What to produce
The entries that follow should be written out exactly.

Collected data
This design comes from an exercise in tuning for small area and a short achievable clock period on the open sky130 flow, not from production work. In this exercise RTL edits were held to simulation tests only and were not proved equivalent to the original. Power is estimated from default activity; no workload was simulated.

==> flow/design.v (excerpt) <==
module armCPU_Pipelined (clk, rst, imem_addr, imem_rdata, dmem_addr, dmem_wdata, dmem_we, dmem_re, dmem_rdata);
For scale: roughly 8900 cells after synthesis, about 2600 flip-flops, about 110000 um^2 of cells after synthesis.
export LEC_CHECK = 0
export CAP_MARGIN = 30
export CORE_MARGIN = 2
export CORE_UTILIZATION = 40
export SETUP_SLACK_MARGIN = 0.5
export SLEW_MARGIN = 40
create_clock -name core_clock -period 30.0 [get_ports {clk}]
standard.sh (not shown) runs the stock make flow with config.mk's settings and CLKGATE_MAP_FILE= SYNTH_SCRIPT=/design/flow/synth_recipe.tcl, a recipe that flattens the netlist after the stock synthesis.
==> flow/flow/run.sh <==
#!/bin/bash
# Layout flow: the standard ORFS flow (standard.sh, synthesis unchanged) with
#  - input/output port buffers of sky130_fd_sc_hd__buf_4,
#  - timing repair aiming at a setup slack of 22.7 ns instead of 0.5 ns (the clock
#    period and the constraints are unchanged),
#  - clock-tree sink clusters of up to 25 sinks within 80 um,
#  - one site of padding around cells in placement, for easier detailed routing.
# make's output goes to flow.log; ORFS keeps each step's log under orfs/logs/.
set -uo pipefail
bash standard.sh \
  SETUP_SLACK_MARGIN=22.7 \
  "BUFFER_PORTS_ARGS=-buffer_cell sky130_fd_sc_hd__buf_4" \
  CTS_CLUSTER_SIZE=25 CTS_CLUSTER_DIAMETER=80 \
  CELL_PAD_IN_SITES_GLOBAL_PLACEMENT=1 CELL_PAD_IN_SITES_DETAIL_PLACEMENT=1 \
  finish > flow.log 2>&1
The starting point finished with timing, DRC and antenna clean.
Next try:
--- a/flow/flow/run.sh
+++ b/flow/flow/run.sh
@@ -4 +4 @@
-#  - timing repair aiming at a setup slack of 22.7 ns instead of 0.5 ns (the clock
+#  - timing repair aiming at a setup slack of 23.0 ns instead of 0.5 ns (the clock
@@ -7 +7,3 @@
-#  - one site of padding around cells in placement, for easier detailed routing.
+#  - one site of padding around cells in placement, for easier detailed routing,
+#  - synthesis buffers removed before placement, and 15% slew and capacitance
+#    margins for repair.
@@ -11 +13 @@
-  SETUP_SLACK_MARGIN=22.7 \
+  SETUP_SLACK_MARGIN=23.0 \
@@ -14,0 +17 @@
+  REMOVE_ABC_BUFFERS=1 SLEW_MARGIN=15 CAP_MARGIN=15 \
Final cell count hardly moves; routed wire length stays flat; non-clock buffer count climbs by 24; total power drops by 1.3%; worst setup slack improved by 0.058 ns; cell area climbs by 0.60%; via count climbs by 0.34%; clock-buffer cell count climbs by 9; sequential share of layout area drops by 0.34 points.
Next try:
--- a/flow/flow/run.sh
+++ b/flow/flow/run.sh
@@ -4 +4 @@
-#  - timing repair aiming at a setup slack of 23.0 ns instead of 0.5 ns (the clock
+#  - timing repair aiming at a setup slack of 22.7 ns instead of 0.5 ns (the clock
@@ -8,2 +8,2 @@
-#  - synthesis buffers removed before placement, and 15% slew and capacitance
-#    margins for repair.
+#  - 55% core utilization, synthesis buffers removed before placement, and
+#    15% slew and capacitance margins for repair.
@@ -13 +13 @@
-  SETUP_SLACK_MARGIN=23.0 \
+  SETUP_SLACK_MARGIN=22.7 \
@@ -17 +17 @@
-  REMOVE_ABC_BUFFERS=1 SLEW_MARGIN=15 CAP_MARGIN=15 \
+  CORE_UTILIZATION=55 REMOVE_ABC_BUFFERS=1 SLEW_MARGIN=15 CAP_MARGIN=15 \
The changed run produced a clean layout; synthesized area is unchanged; first-iteration DRC count rose by 20%; final cell count fell by 7.3%.
Next try:
--- a/flow/flow/run.sh
+++ b/flow/flow/run.sh
@@ -4 +4 @@
-#  - timing repair aiming at a setup slack of 22.7 ns instead of 0.5 ns (the clock
+#  - timing repair aiming at a setup slack of 22.8 ns instead of 0.5 ns (the clock
@@ -8,2 +8,2 @@
-#  - 55% core utilization, synthesis buffers removed before placement, and
-#    15% slew and capacitance margins for repair.
+#  - synthesis buffers removed before placement, and 15% slew and capacitance
+#    margins for repair.
@@ -13 +13 @@
-  SETUP_SLACK_MARGIN=22.7 \
+  SETUP_SLACK_MARGIN=22.8 \
@@ -17 +17 @@
-  CORE_UTILIZATION=55 REMOVE_ABC_BUFFERS=1 SLEW_MARGIN=15 CAP_MARGIN=15 \
+  REMOVE_ABC_BUFFERS=1 SLEW_MARGIN=15 CAP_MARGIN=15 \
Outcome: The new run finished clean; final area is higher by 1.3%; non-clock buffer count is higher by 7; clock-buffer cell count is higher by 11; first-iteration DRC count is lower by 16%.

[re-timing with driven ports]
No port has a modelled driver above. Below, the same layouts with a new extraction and two added sets of constraints.
Step 1, drivers: a clkbuf_16 drives clk and a buf_2 each remaining input, both assumed.
Step 2 moves the port delays by t, midway between the first and last clock arrival at a register: inputs arrive t later, outputs are due t later. That takes back most of the time a late clock gives input paths.
Three values: no drivers, after step 1, after step 2; two values: the first two.
run | shift t [ns] | setup WS [ns] | worst register clock-pin slew, ns | cell pins on the clock port's net
the first run | 0.985 | 22.513 / 22.412 / 21.605 | 0.11 / 0.11 | 1
the second run | 1.009 | 22.571 / 22.458 / 21.657 | 0.11 / 0.11 | 1
the third run | 0.974 | 22.461 / 22.461 / 21.589 | 0.11 / 0.11 | 1
the fourth run | 1.020 | 22.539 / 22.440 / 21.658 | 0.11 / 0.11 | 1
After both steps setup and hold are still met in every run listed. The setup slack of the second run, which loses most, moves by -0.113 ns with the drivers and by -0.914 ns with both steps.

Response to the task
This design comes from an exercise in tuning for small area and a short achievable clock period on the open sky130 flow, not from production work. In this exercise RTL edits were held to simulation tests only and were not proved equivalent to the original. Power is estimated from default activity; no workload was simulated.

==> flow/design.v (excerpt) <==
module armCPU_Pipelined (clk, rst, imem_addr, imem_rdata, dmem_addr, dmem_wdata, dmem_we, dmem_re, dmem_rdata);
For scale: roughly 8900 cells after synthesis, about 2600 flip-flops, about 110000 um^2 of cells after synthesis.
export LEC_CHECK = 0
export CAP_MARGIN = 30
export CORE_MARGIN = 2
export CORE_UTILIZATION = 40
export SETUP_SLACK_MARGIN = 0.5
export SLEW_MARGIN = 40
create_clock -name core_clock -period 30.0 [get_ports {clk}]
standard.sh (not shown) runs the stock make flow with config.mk's settings and CLKGATE_MAP_FILE= SYNTH_SCRIPT=/design/flow/synth_recipe.tcl, a recipe that flattens the netlist after the stock synthesis.
==> flow/flow/run.sh <==
#!/bin/bash
# Layout flow: the standard ORFS flow (standard.sh, synthesis unchanged) with
#  - input/output port buffers of sky130_fd_sc_hd__buf_4,
#  - timing repair aiming at a setup slack of 22.7 ns instead of 0.5 ns (the clock
#    period and the constraints are unchanged),
#  - clock-tree sink clusters of up to 25 sinks within 80 um,
#  - one site of padding around cells in placement, for easier detailed routing.
# make's output goes to flow.log; ORFS keeps each step's log under orfs/logs/.
set -uo pipefail
bash standard.sh \
  SETUP_SLACK_MARGIN=22.7 \
  "BUFFER_PORTS_ARGS=-buffer_cell sky130_fd_sc_hd__buf_4" \
  CTS_CLUSTER_SIZE=25 CTS_CLUSTER_DIAMETER=80 \
  CELL_PAD_IN_SITES_GLOBAL_PLACEMENT=1 CELL_PAD_IN_SITES_DETAIL_PLACEMENT=1 \
  finish > flow.log 2>&1
The starting point finished with timing, DRC and antenna clean.
Next try:
--- a/flow/flow/run.sh
+++ b/flow/flow/run.sh
@@ -4 +4 @@
-#  - timing repair aiming at a setup slack of 22.7 ns instead of 0.5 ns (the clock
+#  - timing repair aiming at a setup slack of 23.0 ns instead of 0.5 ns (the clock
@@ -7 +7,3 @@
-#  - one site of padding around cells in placement, for easier detailed routing.
+#  - one site of padding around cells in placement, for easier detailed routing,
+#  - synthesis buffers removed before placement, and 15% slew and capacitance
+#    margins for repair.
@@ -11 +13 @@
-  SETUP_SLACK_MARGIN=22.7 \
+  SETUP_SLACK_MARGIN=23.0 \
@@ -14,0 +17 @@
+  REMOVE_ABC_BUFFERS=1 SLEW_MARGIN=15 CAP_MARGIN=15 \
Final cell count hardly moves; routed wire length stays flat; non-clock buffer count climbs by 24; total power drops by 1.3%; worst setup slack improved by 0.058 ns; cell area climbs by 0.60%; via count climbs by 0.34%; clock-buffer cell count climbs by 9; sequential share of layout area drops by 0.34 points.
Next try:
--- a/flow/flow/run.sh
+++ b/flow/flow/run.sh
@@ -4 +4 @@
-#  - timing repair aiming at a setup slack of 23.0 ns instead of 0.5 ns (the clock
+#  - timing repair aiming at a setup slack of 22.7 ns instead of 0.5 ns (the clock
@@ -8,2 +8,2 @@
-#  - synthesis buffers removed before placement, and 15% slew and capacitance
-#    margins for repair.
+#  - 55% core utilization, synthesis buffers removed before placement, and
+#    15% slew and capacitance margins for repair.
@@ -13 +13 @@
-  SETUP_SLACK_MARGIN=23.0 \
+  SETUP_SLACK_MARGIN=22.7 \
@@ -17 +17 @@
-  REMOVE_ABC_BUFFERS=1 SLEW_MARGIN=15 CAP_MARGIN=15 \
+  CORE_UTILIZATION=55 REMOVE_ABC_BUFFERS=1 SLEW_MARGIN=15 CAP_MARGIN=15 \
The changed run produced a clean layout; synthesized area is unchanged; first-iteration DRC count rose by 20%; final cell count fell by 7.3%.
Next try:
--- a/flow/flow/run.sh
+++ b/flow/flow/run.sh
@@ -4 +4 @@
-#  - timing repair aiming at a setup slack of 22.7 ns instead of 0.5 ns (the clock
+#  - timing repair aiming at a setup slack of 22.8 ns instead of 0.5 ns (the clock
@@ -8,2 +8,2 @@
-#  - 55% core utilization, synthesis buffers removed before placement, and
-#    15% slew and capacitance margins for repair.
+#  - synthesis buffers removed before placement, and 15% slew and capacitance
+#    margins for repair.
@@ -13 +13 @@
-  SETUP_SLACK_MARGIN=22.7 \
+  SETUP_SLACK_MARGIN=22.8 \
@@ -17 +17 @@
-  CORE_UTILIZATION=55 REMOVE_ABC_BUFFERS=1 SLEW_MARGIN=15 CAP_MARGIN=15 \
+  REMOVE_ABC_BUFFERS=1 SLEW_MARGIN=15 CAP_MARGIN=15 \
Outcome: The new run finished clean; final area is higher by 1.3%; non-clock buffer count is higher by 7; clock-buffer cell count is higher by 11; first-iteration DRC count is lower by 16%.

[re-timing with driven ports]
No port has a modelled driver above. Below, the same layouts with a new extraction and two added sets of constraints.
Step 1, drivers: a clkbuf_16 drives clk and a buf_2 each remaining input, both assumed.
Step 2 moves the port delays by t, midway between the first and last clock arrival at a register: inputs arrive t later, outputs are due t later. That takes back most of the time a late clock gives input paths.
Three values: no drivers, after step 1, after step 2; two values: the first two.
run | shift t [ns] | setup WS [ns] | worst register clock-pin slew, ns | cell pins on the clock port's net
the first run | 0.985 | 22.513 / 22.412 / 21.605 | 0.11 / 0.11 | 1
the second run | 1.009 | 22.571 / 22.458 / 21.657 | 0.11 / 0.11 | 1
the third run | 0.974 | 22.461 / 22.461 / 21.589 | 0.11 / 0.11 | 1
the fourth run | 1.020 | 22.539 / 22.440 / 21.658 | 0.11 / 0.11 | 1
After both steps setup and hold are still met in every run listed. The setup slack of the second run, which loses most, moves by -0.113 ns with the drivers and by -0.914 ns with both steps.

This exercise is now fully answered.